H. G. Muller wrote on Thu, Sep 20, 2012 01:10 PM UTC:
> (Commoner) One situation where your empirical measurement differs from common wisdom, and you think it is probably due to a failure of your engine;
Not 'probably'. I just cannot exclude it. But I don't really expect it to make much difference if the engine would take full account of mating potential, and that it is probably the common wisdom that got it wrong. But it obviously has to be checked.
Anyway, first results of the Alibaba trial:
I played a pair of AD (replacing the Knights in FIDE) against 2N - P and against N + P. Both for about 200 games, which makes the statistical error slightly under 3%. With Pawn-odds producing an excess score of 15% (i.e. 65-35), this translates to an error of 0.2 Pawn units (1 standard deviation).
2N - P proved superior, scoring 15.5% in excess of 50%. 2 + P proved inferior, with a score deficit of 6%. Translated to Pawns that would be 1.0 and 0.4 Pawns, respectively, suggesting that the difference between 2N - P and N + P, which is N - 2P, would be 1.4 P. So that would make N = 3.4P. That fits very well with the Kaufman value N=325, especially taking into account that the statistical error of the measurements combined is 28. It would be even better when recognizing a Pawn on f2/f7 is not a particularly strong Pawn, and correct its value to 95.

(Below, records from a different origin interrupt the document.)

[src/rtl/openmips_kimweng_sopc_pkg.sv]
// openmips_kimweng_sopc_pkg: shared address map, bus widths, reset levels and flash FSM states
package openmips_kimweng_sopc_pkg;
  localparam int WB_AW = 32;
  localparam int WB_DW = 32;
  localparam int WB_SW = WB_DW / 8;
  localparam logic RstEnable = 1'b1;
  localparam logic RstDisable = 1'b0;
  localparam logic [3:0] REGION_SDR = 4'h0;
  localparam logic [3:0] REGION_UART = 4'h1;
  localparam logic [3:0] REGION_GPIO = 4'h2;
  localparam logic [3:0] REGION_FLASH = 4'h3;
  typedef enum logic [1:0] {F_IDLE, F_READ, F_ACK} flash_state_e;
endpackage

[src/rtl/openmips_kimweng_sopc_if.sv]
// openmips_kimweng_sopc_if: classic Wishbone bus between one master and one slave
interface openmips_kimweng_sopc_if;
  import openmips_kimweng_sopc_pkg::*;
  logic cyc, stb, we, ack;
  logic [WB_SW-1:0] sel;
  logic [WB_AW-1:0] adr;
  logic [WB_DW-1:0] wdat, rdat;
  modport master(output cyc, stb, we, sel, adr, wdat, input ack, rdat);
  modport slave(input cyc, stb, we, sel, adr, wdat, output ack, rdat);
endinterface

[src/rtl/openmips_kimweng_sopc_flash_ctrl_wb.sv]
// openmips_kimweng_sopc_flash_ctrl_wb: byte-serial NOR flash reader assembling big-endian words
module openmips_kimweng_sopc_flash_ctrl_wb
  import openmips_kimweng_sopc_pkg::*;
#(
  parameter int FLASH_WAIT = 4
) (
  input  logic clk,
  input  logic rst,
  openmips_kimweng_sopc_if.slave bus,
  input  logic [7:0] flash_data_i,
  output logic [31:0] flash_addr_o,
  output logic flash_ce_o,
  output logic flash_oe_o
);
  flash_state_e state;
  logic [1:0] byte_idx;
  logic [3:0] wait_cnt;
  logic unused_bits;
  assign unused_bits = ^{bus.sel, bus.wdat, bus.adr[31:28], bus.adr[1:0]};
  always_ff @(posedge clk)
    if (rst == RstEnable) begin
      state <= F_IDLE;
      byte_idx <= '0;
      wait_cnt <= '0;
      bus.ack <= 1'b0;
      bus.rdat <= '0;
      flash_addr_o <= '0;
      flash_ce_o <= 1'b1;
      flash_oe_o <= 1'b1;
    end else
      case (state)
        F_IDLE: begin
          bus.ack <= bus.cyc & bus.stb & bus.we & ~bus.ack;
          if (bus.cyc && bus.stb && !bus.we) begin
            state <= F_READ;
            byte_idx <= '0;
            wait_cnt <= '0;
            flash_addr_o <= {4'h0, bus.adr[27:2], 2'b00};
            flash_ce_o <= 1'b0;
            flash_oe_o <= 1'b0;
          end
        end
        F_READ:
          if (!bus.cyc) begin
            state <= F_IDLE;
            flash_ce_o <= 1'b1;
            flash_oe_o <= 1'b1;
          end else if (wait_cnt == 4'(FLASH_WAIT - 1)) begin
            wait_cnt <= '0;
            bus.rdat <= {bus.rdat[23:0], flash_data_i};
            if (byte_idx == 2'd3) begin
              state <= F_ACK;
              bus.ack <= 1'b1;
            end else begin
              byte_idx <= byte_idx + 2'd1;
              flash_addr_o[1:0] <= byte_idx + 2'd1;
            end
          end else
            wait_cnt <= wait_cnt + 4'd1;
        default: begin
          state <= F_IDLE;
          bus.ack <= 1'b0;
          flash_ce_o <= 1'b1;
          flash_oe_o <= 1'b1;
        end
      endcase
endmodule

[src/rtl/openmips_kimweng_sopc.sv]
// openmips_kimweng_sopc: SoC fabric joining CPU Wishbone masters to SDRAM, UART, GPIO, flash and a default slave
module openmips_kimweng_sopc
  import openmips_kimweng_sopc_pkg::*;
#(
  parameter int FLASH_WAIT = 4,
  parameter int GPIO_IN_W = 16
) (
  input  logic clk,
  input  logic rst,
  openmips_kimweng_sopc_if.slave iwb,
  openmips_kimweng_sopc_if.slave dwb,
  openmips_kimweng_sopc_if.master uart_bus,
  openmips_kimweng_sopc_if.master sdr_bus,
  input  logic timer_int,
  input  logic uart_int,
  output logic [5:0] cpu_int,
  input  logic [GPIO_IN_W-1:0] gpio_i,
  output logic [31:0] gpio_o,
  input  logic [7:0] flash_data_i,
  output logic [31:0] flash_addr_o,
  output logic flash_we_o,
  output logic flash_rst_o,
  output logic flash_oe_o,
  output logic flash_ce_o
);
  openmips_kimweng_sopc_if fbus ();
  logic gnt, gnt_q, busy_q;
  logic cyc, stb, we, ack, gpio_ack, dflt_ack, gpio_int;
  logic [WB_SW-1:0] sel;
  logic [WB_AW-1:0] adr;
  logic [WB_DW-1:0] wdat, rdat, gpio_rdat, lane;
  logic [3:0] region;
  logic hit_sdr, hit_uart, hit_gpio, hit_flash, hit_dflt;
  logic [GPIO_IN_W-1:0] sync1, sync2, mask;
  // Owner is held for one extra cycle after its cyc drops so slaves always see an idle gap
  assign gnt = busy_q ? gnt_q : dwb.cyc;
  assign cyc = gnt ? dwb.cyc : iwb.cyc;
  assign stb = gnt ? dwb.stb : iwb.stb;
  assign we = gnt ? dwb.we : iwb.we;
  assign sel = gnt ? dwb.sel : iwb.sel;
  assign adr = gnt ? dwb.adr : iwb.adr;
  assign wdat = gnt ? dwb.wdat : iwb.wdat;
  assign region = adr[31:28];
  assign hit_sdr = region == REGION_SDR;
  assign hit_uart = region == REGION_UART;
  assign hit_gpio = region == REGION_GPIO;
  assign hit_flash = region == REGION_FLASH;
  assign hit_dflt = region > REGION_FLASH;
  assign sdr_bus.cyc = cyc & hit_sdr;
  assign sdr_bus.stb = stb & hit_sdr;
  assign sdr_bus.we = we;
  assign sdr_bus.sel = sel;
  assign sdr_bus.adr = adr;
  assign sdr_bus.wdat = wdat;
  assign uart_bus.cyc = cyc & hit_uart;
  assign uart_bus.stb = stb & hit_uart;
  assign uart_bus.we = we;
  assign uart_bus.sel = sel;
  assign uart_bus.adr = adr;
  assign uart_bus.wdat = wdat;
  assign fbus.cyc = cyc & hit_flash;
  assign fbus.stb = stb & hit_flash;
  assign fbus.we = we;
  assign fbus.sel = sel;
  assign fbus.adr = adr;
  assign fbus.wdat = wdat;
  assign ack = cyc & (hit_sdr ? sdr_bus.ack : hit_uart ? uart_bus.ack : hit_gpio ? gpio_ack :
                      hit_flash ? fbus.ack : dflt_ack);
  assign rdat = hit_sdr ? sdr_bus.rdat : hit_uart ? uart_bus.rdat : hit_gpio ? gpio_rdat :
                hit_flash ? fbus.rdat : '0;
  assign dwb.ack = gnt & ack;
  assign iwb.ack = ~gnt & ack;
  assign dwb.rdat = gnt ? rdat : '0;
  assign iwb.rdat = gnt ? '0 : rdat;
  assign lane = {{8{sel[3]}}, {8{sel[2]}}, {8{sel[1]}}, {8{sel[0]}}};
  assign gpio_int = |(sync2 & mask);
  assign cpu_int = {3'b000, gpio_int, uart_int, timer_int};
  assign flash_we_o = 1'b1;
  assign flash_rst_o = ~rst;
  always_ff @(posedge clk)
    if (rst == RstEnable) begin
      gnt_q <= 1'b0;
      busy_q <= 1'b0;
      sync1 <= '0;
      sync2 <= '0;
      mask <= '0;
      gpio_o <= '0;
      gpio_ack <= 1'b0;
      gpio_rdat <= '0;
      dflt_ack <= 1'b0;
    end else begin
      gnt_q <= gnt;
      busy_q <= cyc;
      sync1 <= gpio_i;
      sync2 <= sync1;
      gpio_ack <= cyc & stb & hit_gpio & ~gpio_ack;
      dflt_ack <= cyc & stb & hit_dflt & ~dflt_ack;
      gpio_rdat <= adr[3:2] == 2'd0 ? WB_DW'(sync2) : adr[3:2] == 2'd1 ? gpio_o :
                   adr[3:2] == 2'd2 ? WB_DW'(mask) : '0;
      if (cyc && stb && we && hit_gpio && !gpio_ack) begin
        if (adr[3:2] == 2'd1) gpio_o <= (gpio_o & ~lane) | (wdat & lane);
        if (adr[3:2] == 2'd2) mask <= wdat[GPIO_IN_W-1:0];
      end
    end
  openmips_kimweng_sopc_flash_ctrl_wb #(.FLASH_WAIT(FLASH_WAIT)) u_flash (
    .clk(clk),
    .rst(rst),
    .bus(fbus),
    .flash_data_i(flash_data_i),
    .flash_addr_o(flash_addr_o),
    .flash_ce_o(flash_ce_o),
    .flash_oe_o(flash_oe_o)
  );
endmodule

[src/flat_wrapper.sv]
// flat-port wrapper written by rule: the top's interface ports become plain ports
module openmips_kimweng_sopc_flat import openmips_kimweng_sopc_pkg::*;
#(
  parameter int FLASH_WAIT = 4,
  parameter int GPIO_IN_W = 16
)
  (clk, rst, timer_int, uart_int, cpu_int, gpio_i, gpio_o, flash_data_i, flash_addr_o, flash_we_o, flash_rst_o, flash_oe_o, flash_ce_o, iwb_cyc, iwb_stb, iwb_we, iwb_sel, iwb_adr, iwb_wdat, iwb_ack, iwb_rdat, dwb_cyc, dwb_stb, dwb_we, dwb_sel, dwb_adr, dwb_wdat, dwb_ack, dwb_rdat, uart_bus_cyc, uart_bus_stb, uart_bus_we, uart_bus_sel, uart_bus_adr, uart_bus_wdat, uart_bus_ack, uart_bus_rdat, sdr_bus_cyc, sdr_bus_stb, sdr_bus_we, sdr_bus_sel, sdr_bus_adr, sdr_bus_wdat, sdr_bus_ack, sdr_bus_rdat);
  openmips_kimweng_sopc_if iwb_i ();
  openmips_kimweng_sopc_if dwb_i ();
  openmips_kimweng_sopc_if uart_bus_i ();
  openmips_kimweng_sopc_if sdr_bus_i ();
  input  logic clk;
  input  logic rst;
  input  logic timer_int;
  input  logic uart_int;
  output logic [5:0] cpu_int;
  input  logic [GPIO_IN_W-1:0] gpio_i;
  output logic [31:0] gpio_o;
  input  logic [7:0] flash_data_i;
  output logic [31:0] flash_addr_o;
  output logic flash_we_o;
  output logic flash_rst_o;
  output logic flash_oe_o;
  output logic flash_ce_o;
  input wire logic [$bits(iwb_i.cyc)-1:0] iwb_cyc;
  input wire logic [$bits(iwb_i.stb)-1:0] iwb_stb;
  input wire logic [$bits(iwb_i.we)-1:0] iwb_we;
  input wire logic [$bits(iwb_i.sel)-1:0] iwb_sel;
  input wire logic [$bits(iwb_i.adr)-1:0] iwb_adr;
  input wire logic [$bits(iwb_i.wdat)-1:0] iwb_wdat;
  output wire logic [$bits(iwb_i.ack)-1:0] iwb_ack;
  output wire logic [$bits(iwb_i.rdat)-1:0] iwb_rdat;
  input wire logic [$bits(dwb_i.cyc)-1:0] dwb_cyc;
  input wire logic [$bits(dwb_i.stb)-1:0] dwb_stb;
  input wire logic [$bits(dwb_i.we)-1:0] dwb_we;
  input wire logic [$bits(dwb_i.sel)-1:0] dwb_sel;
  input wire logic [$bits(dwb_i.adr)-1:0] dwb_adr;
  input wire logic [$bits(dwb_i.wdat)-1:0] dwb_wdat;
  output wire logic [$bits(dwb_i.ack)-1:0] dwb_ack;
  output wire logic [$bits(dwb_i.rdat)-1:0] dwb_rdat;
  output wire logic [$bits(uart_bus_i.cyc)-1:0] uart_bus_cyc;
  output wire logic [$bits(uart_bus_i.stb)-1:0] uart_bus_stb;
  output wire logic [$bits(uart_bus_i.we)-1:0] uart_bus_we;
  output wire logic [$bits(uart_bus_i.sel)-1:0] uart_bus_sel;
  output wire logic [$bits(uart_bus_i.adr)-1:0] uart_bus_adr;
  output wire logic [$bits(uart_bus_i.wdat)-1:0] uart_bus_wdat;
  input wire logic [$bits(uart_bus_i.ack)-1:0] uart_bus_ack;
  input wire logic [$bits(uart_bus_i.rdat)-1:0] uart_bus_rdat;
  output wire logic [$bits(sdr_bus_i.cyc)-1:0] sdr_bus_cyc;
  output wire logic [$bits(sdr_bus_i.stb)-1:0] sdr_bus_stb;
  output wire logic [$bits(sdr_bus_i.we)-1:0] sdr_bus_we;
  output wire logic [$bits(sdr_bus_i.sel)-1:0] sdr_bus_sel;
  output wire logic [$bits(sdr_bus_i.adr)-1:0] sdr_bus_adr;
  output wire logic [$bits(sdr_bus_i.wdat)-1:0] sdr_bus_wdat;
  input wire logic [$bits(sdr_bus_i.ack)-1:0] sdr_bus_ack;
  input wire logic [$bits(sdr_bus_i.rdat)-1:0] sdr_bus_rdat;
  assign iwb_i.cyc = iwb_cyc;
  assign iwb_i.stb = iwb_stb;
  assign iwb_i.we = iwb_we;
  assign iwb_i.sel = iwb_sel;
  assign iwb_i.adr = iwb_adr;
  assign iwb_i.wdat = iwb_wdat;
  assign iwb_ack = iwb_i.ack;
  assign iwb_rdat = iwb_i.rdat;
  assign dwb_i.cyc = dwb_cyc;
  assign dwb_i.stb = dwb_stb;
  assign dwb_i.we = dwb_we;
  assign dwb_i.sel = dwb_sel;
  assign dwb_i.adr = dwb_adr;
  assign dwb_i.wdat = dwb_wdat;
  assign dwb_ack = dwb_i.ack;
  assign dwb_rdat = dwb_i.rdat;
  assign uart_bus_cyc = uart_bus_i.cyc;
  assign uart_bus_stb = uart_bus_i.stb;
  assign uart_bus_we = uart_bus_i.we;
  assign uart_bus_sel = uart_bus_i.sel;
  assign uart_bus_adr = uart_bus_i.adr;
  assign uart_bus_wdat = uart_bus_i.wdat;
  assign uart_bus_i.ack = uart_bus_ack;
  assign uart_bus_i.rdat = uart_bus_rdat;
  assign sdr_bus_cyc = sdr_bus_i.cyc;
  assign sdr_bus_stb = sdr_bus_i.stb;
  assign sdr_bus_we = sdr_bus_i.we;
  assign sdr_bus_sel = sdr_bus_i.sel;
  assign sdr_bus_adr = sdr_bus_i.adr;
  assign sdr_bus_wdat = sdr_bus_i.wdat;
  assign sdr_bus_i.ack = sdr_bus_ack;
  assign sdr_bus_i.rdat = sdr_bus_rdat;
  openmips_kimweng_sopc #(.FLASH_WAIT(FLASH_WAIT), .GPIO_IN_W(GPIO_IN_W)) u_core (.clk(clk), .rst(rst), .iwb(iwb_i), .dwb(dwb_i), .uart_bus(uart_bus_i), .sdr_bus(sdr_bus_i), .timer_int(timer_int), .uart_int(uart_int), .cpu_int(cpu_int), .gpio_i(gpio_i), .gpio_o(gpio_o), .flash_data_i(flash_data_i), .flash_addr_o(flash_addr_o), .flash_we_o(flash_we_o), .flash_rst_o(flash_rst_o), .flash_oe_o(flash_oe_o), .flash_ce_o(flash_ce_o));
endmodule
[config.mk]
export PLATFORM = sky130hd
export DESIGN_NAME = openmips_kimweng_sopc_flat
export DESIGN_NICKNAME = d
export VERILOG_FILES = /design/src/rtl/openmips_kimweng_sopc_pkg.sv /design/src/rtl/openmips_kimweng_sopc_if.sv /design/src/rtl/openmips_kimweng_sopc_flash_ctrl_wb.sv /design/src/rtl/openmips_kimweng_sopc.sv /design/src/flat_wrapper.sv
export SDC_FILE = /design/constraint.sdc
export NUM_CORES = 1
export LEC_CHECK = 0
export ABC_AREA = 1
export BUFFER_PORTS_ARGS = -buffer_cell sky130_fd_sc_hd__buf_2
export CORE_AREA = 2 2 199 201
export CTS_BUF_LIST = sky130_fd_sc_hd__clkbuf_16
export DETAILED_ROUTE_END_ITERATION = 6
export DIE_AREA = 0 0 201 203
export HOLD_SLACK_MARGIN = 0.06
export SYNTH_ARGS = -nofsm -noshare
export SYNTH_HDL_FRONTEND = slang
export SYNTH_SLANG_ARGS = --single-unit
[constraint.sdc]
create_clock -name clk -period 2.5 [get_ports clk]
set_clock_uncertainty 0.1 [all_clocks]
set_input_delay 0.5 -clock clk [delete_from_list [all_inputs] [get_ports clk]]
set_output_delay 0.5 -clock clk [all_outputs]
set_load 0.05 [all_outputs]
==> results.tsv, run 1 <==
metric	value	unit
average cell area after synthesis	6.60	um^2
NumNets Final	2319	
Root Driver	clkbuf_16	
Place WS	-747	ps
share of cells above drive strength 1	58.2	%
global-route wire length before repair	64300	um
Slew @ Worst Pin	1140	ps
cell taking the most area after synthesis	dfxtp_1	
dpl hpwl	31600	um
Rel. slew slack	23.9	%
Worst Path Buf+Inv	6	
P_leak	9.00	nW
synthesized area	0.00951	mm^2
WL final	53200	um
final core utilization	51.5	%
CTS tree	done	
Slowest Stage Delay on Critical Path	370	ps
Ys Warns	0	
Area growth, synth to finish	108	%
clk_lat worst skew	460	ps
GR Util met2	33.2	%
Die H	203	um
CP top delay family	buffers and inverters	
fin. max-slew vios	0	
Starting Density	24.7	%
core footprint	0.0385	mm^2
max_cap viols	0	
DRT antenna net count	0	
Placed Cells	2448	
critical path class	reg -> out	
Setup crit end kind	output port	
Worst setup SP type	register	
sequential element share of the synthesized area	38.7	%
Worst Path Required	1900	ps
GR Util met1	27.2	%
status	finished with violations	
R2R setup slack	-330	ps
grt ovf	0	
GPL Wtd Cong	0.927	
cell breakdown of the critical path	inv_1 > nand2_4 > nand3_1 > nand2_2 > nand2_8 > buf_12 > nor2_1 > buf_4 > buf_4 > buf_6 > o21ai_1 > o22ai_4 > o21ai_4 > nor2_2 > buf_6	
vias in the first global route	10925	
post-synthesis register bit count	184	
crit-path max FO	5	
Power Total	11.4	mW
Final min period	3240	ps
worst path arrival time	2640	ps
Fin. Hold Viols	0	
prevailing post-synth register cell	dfxtp_1	
Rows	72	
Clk pin slew, worst setup/hold paths	80	ps
DRT iter0 DRCs	849	
P per Cell Area	575	mW/mm^2
fmax	308	MHz
worst hold path class	in -> reg	
Die Span X	201	um
peak supply drop	0.000527	V
H-tree depth	4	
slowest CP cell	dfxtp_2	
Most Crowded Layer GR	met2	
GR Util All Layers	20.4	%
Routed wire per std cell	20.3	um
Via Count	12498	
Synth cell types	37	
met3 Resource Use GR	4.11	%
Die ar.	0.0408	mm^2
Ports	518	
Cell Count, Final, Fillers Out	2617	
clk sinks	184	
initial antenna violation count	7	
post-synth top area share	38.7	%
deepest clock path buffer count	2	
number of port buffers	505	
asr flop ratio synth	0	%
CTS Buf Count	17	
RSZ-0062 raised after global routing	yes	
Area contributors post-synth	dfxtp_1, nand2_1, a21oi_1	
EDFF count, synth	0	
failing checks	negative setup slack	
Post-Syn Instances	1441	
largest net degree at the start of global routing	99	
Final WS setup	-744	ps
DR DRC count	0	
Via-to-Cell Ratio	4.78	
Tcrit/Tclk final	130	%
# setup viols final	282	
TritonRoute pass-1 iters	7	
==> stage by stage <==
stage                     setup TNS, ps  instance area (um^2)  hold slack, ps
after floorplan                   -2800                 10300             288
after global placement          -102820                 13800             296
after detailed placement        -113490                 13800             292
after CTS                        -72400                 16000             122
after global routing            -114400                 19800             141
final                            -91620                 19800             150
==> synth_stat cells (3+ instances only) <==
master and n:
nor3_1 4, nand2_1 341, nor2_1 174, o21ai_0 133, buf_1 10, buf_2 11
a21oi_1 137, inv_2 3, a31oi_1 8, dfxtp_1 184, inv_1 153, o21ai_1 40
o22ai_1 7, buf_4 84, nor2_4 3, buf_6 7, clkbuf_1 48, o221ai_1 4
nand2_2 13, nand3_1 51, nand2_4 3
==> worst paths after layout <==
kind,from,to,depth (start not counted)
setup reg to reg,u_core.busy_q$_SDFF_PP0_,u_core.u_flash.flash_addr_o[8]$_SDFFE_PP0P_,15
hold / removal,gpio_i[8],u_core.sync1[8]$_SDFF_PP0_,3
setup / recovery,u_core.gnt_q$_SDFF_PP0_,dwb_rdat[8],15
hold reg to reg,u_core.sync1[3]$_SDFF_PP0_,u_core.sync2[3]$_SDFF_PP0_,2
==> power by group <==
group,switching [mW],internal (mW)
sequential,0.0207,2.97
combinational,3.30,2.14
clock,1.35,1.61
==> tightest hold or removal path, stage by stage <==
cell	delay, ps
buf_2	70
inv_1	30
nor2_1	60
==> layout make-up <==
cell class                 count  area [um^2]
antenna                        5         12.5
clock buffer                  17          425
clock inverter                15          190
fill                        3423        18600
inverter                     158          637
multi-input combinational    945         6840
sequential                   184         3690
tap                          518          648
timing repair buffer         774         7370
timing repair inverter         1         5.00
==> kinds of logic after synthesis <==
kind of cell	synth area share, %
buffers and inverters	16.6
xor gates and xnor gates	0.184
other	0.0790
AOI/OAI and AO/OA	18.3
and+or+nand+nor	25.9
DFF	38.7
adders and majority gates	0.263
==> per-layer routing <==
| layer | part of all wire (%) | vias to the layer above |
|---|---|---|
| met4 | 3.4 | 4 |
| met2 | 49 | 620 |
| met5 | 0.047 | - |
| li1 | - | 5772 |
| met1 | 40 | 5949 |
| met3 | 6.9 | 153 |
==> timing repair <==
action | CTS | global route
gates resized for setup | 377 | 778
hold buffers | 0 | 0
endpoints found under the setup margin | 312 | 286
cloned | 6 | 18
setup buffers | 17 | 100
pin swaps | 27 | 127
==> layout by cell type (no fill, tap or decap), types with 4 or more instances in the layout <==
cell type	n
a31oi_1	7
o21ai_1	24
a21oi_1	99
nor2_1	100
conb_1	8
clkbuf_16	31
inv_6	8
buf_6	143
diode_2	5
inv_2	6
nor2_4	62
nand2_2	27
inv_1	145
nand2_1	183
nor3_1	4
buf_8	110
a21oi_2	35
o21ai_2	56
buf_4	150
dfxtp_1	182
nand2_4	134
o21ai_4	30
inv_8	4
buf_16	5
nor2_2	17
buf_2	304
buf_12	47
o21ai_0	64
o22ai_4	7
nand3_1	45
nand2_8	14
nand3_2	7
No activity file was read; power rests on OpenSTA's default activity.
==> inputs of run 2 (changes only) <==
--- a/config.mk
+++ b/config.mk
@@ -7,11 +7,13 @@
 export LEC_CHECK = 0
 export ABC_AREA = 1
 export BUFFER_PORTS_ARGS = -buffer_cell sky130_fd_sc_hd__buf_2
+export CAP_MARGIN = 20
 export CORE_AREA = 2 2 199 201
 export CTS_BUF_LIST = sky130_fd_sc_hd__clkbuf_16
 export DETAILED_ROUTE_END_ITERATION = 6
 export DIE_AREA = 0 0 201 203
 export HOLD_SLACK_MARGIN = 0.06
+export REMOVE_ABC_BUFFERS = 1
 export SYNTH_ARGS = -nofsm -noshare
 export SYNTH_HDL_FRONTEND = slang
 export SYNTH_SLANG_ARGS = --single-unit
==> run 2 against run 1 <==
Compared with the run above: hold slack worse by 6.9 ps; final area is 19% lower; power down 14%; the flow still finishes with violations (negative setup slack); count of clock-buffer cells in the layout did not move; fmax rose by 4.1%; combinational power decreased by 24%; clock power down 12%.
==> results.tsv, run 2 (same netlist as run 1, synthesis figures left out) <==
metric	value	unit	change
status	finished with violations		
failing checks	negative setup slack		
global-route wire length before repair	63100	um	-1.8%
grt ovf	0		unchanged
max_cap viols	0		unchanged
CTS tree	done		
dpl hpwl	30600	um	-3.1%
final core utilization	41.6	%	-9.9 points
Rows	72		unchanged
GPL Wtd Cong	0.917		-1.1%
TritonRoute pass-1 iters	5		-2
Placed Cells	2452		+0.16%
Via-to-Cell Ratio	4.52		-5.3%
Die ar.	0.0408	mm^2	unchanged
fin. max-slew vios	0		unchanged
fmax	321	MHz	+4.1%
Area growth, synth to finish	68.2	%	
Root Driver	clkbuf_16		
largest net degree at the start of global routing	99		unchanged
core footprint	0.0385	mm^2	unchanged
P_leak	7.54	nW	-16%
hold_ws	143	ps	-6.90 ps
Die H	203	um	unchanged
worst hold path class	in -> reg		
Worst setup SP type	register		
DRT iter0 DRCs	659		-22%
Starting Density	24.7	%	unchanged
Die Span X	201	um	unchanged
Fin. Hold Viols	0		unchanged
clk sinks	184		unchanged
clk_lat worst skew	460	ps	about the same
H-tree depth	4		unchanged
Final min period	3120	ps	-127 ps
Worst Path Required	1900	ps	about the same
Setup crit end kind	output port		
vias in the first global route	10991		+0.60%
# setup viols final	219		-22%
worst path arrival time	2520	ps	-120 ps
Cell Count, Final, Fillers Out	2515		-3.9%
initial antenna violation count	3		-4
P per Cell Area	608	mW/mm^2	+5.9%
most frequent cells in the layout	nand2_1, buf_2, buf_4, dfxtp_1, inv_1		
Power Total	9.74	mW	-14%
Ports	518		unchanged
deepest clock path buffer count	2		unchanged
GR Util All Layers	20.4	%	-0.066 points
peak supply drop	0.000484	V	-8.2%
DRT antenna net count	0		unchanged
Final WS setup	-617	ps	+127 ps
RSZ-0062 raised after global routing	yes		
CTS Buf Count	17		unchanged
critical path class	reg -> out		
DR DRC count	0		unchanged
Via Count	11375		-9.0%
WL final	44000	um	-17%
Routed wire per std cell	17.5	um	-14%
share of cells above drive strength 1	43.6	%	-15 points
crit-path max FO	6		+1
Clk pin slew, worst setup/hold paths	70	ps	about the same
cts hold-fix bufs	0		unchanged
number of port buffers	505		unchanged
Tcrit/Tclk final	125	%	-5.1 points
commonest non-fill, non-tap cell in the layout	nand2_1		
NumNets Final	2221		-4.2%
-- run 2: routing by layer --
metal  track usage, %  part of all wire (%)
met3             4.37                   6.5
met4             10.7                   4.9
met5                0                 0.032
met2             35.3                    49
met1             23.6                    40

It seems that an AD is almost exactly worth 1 Pawn less than a Knight (230 on the Kaufman scale). But as there no doubt will a Pair bonus, and this was measured on pairs of AD, a single AD will be worth slightly less, the second AD slightly more. The trials were performed with internal value AD=270, however, and are thus not entirely self-consistent. I will repeat them with AD=240 and P=90 now.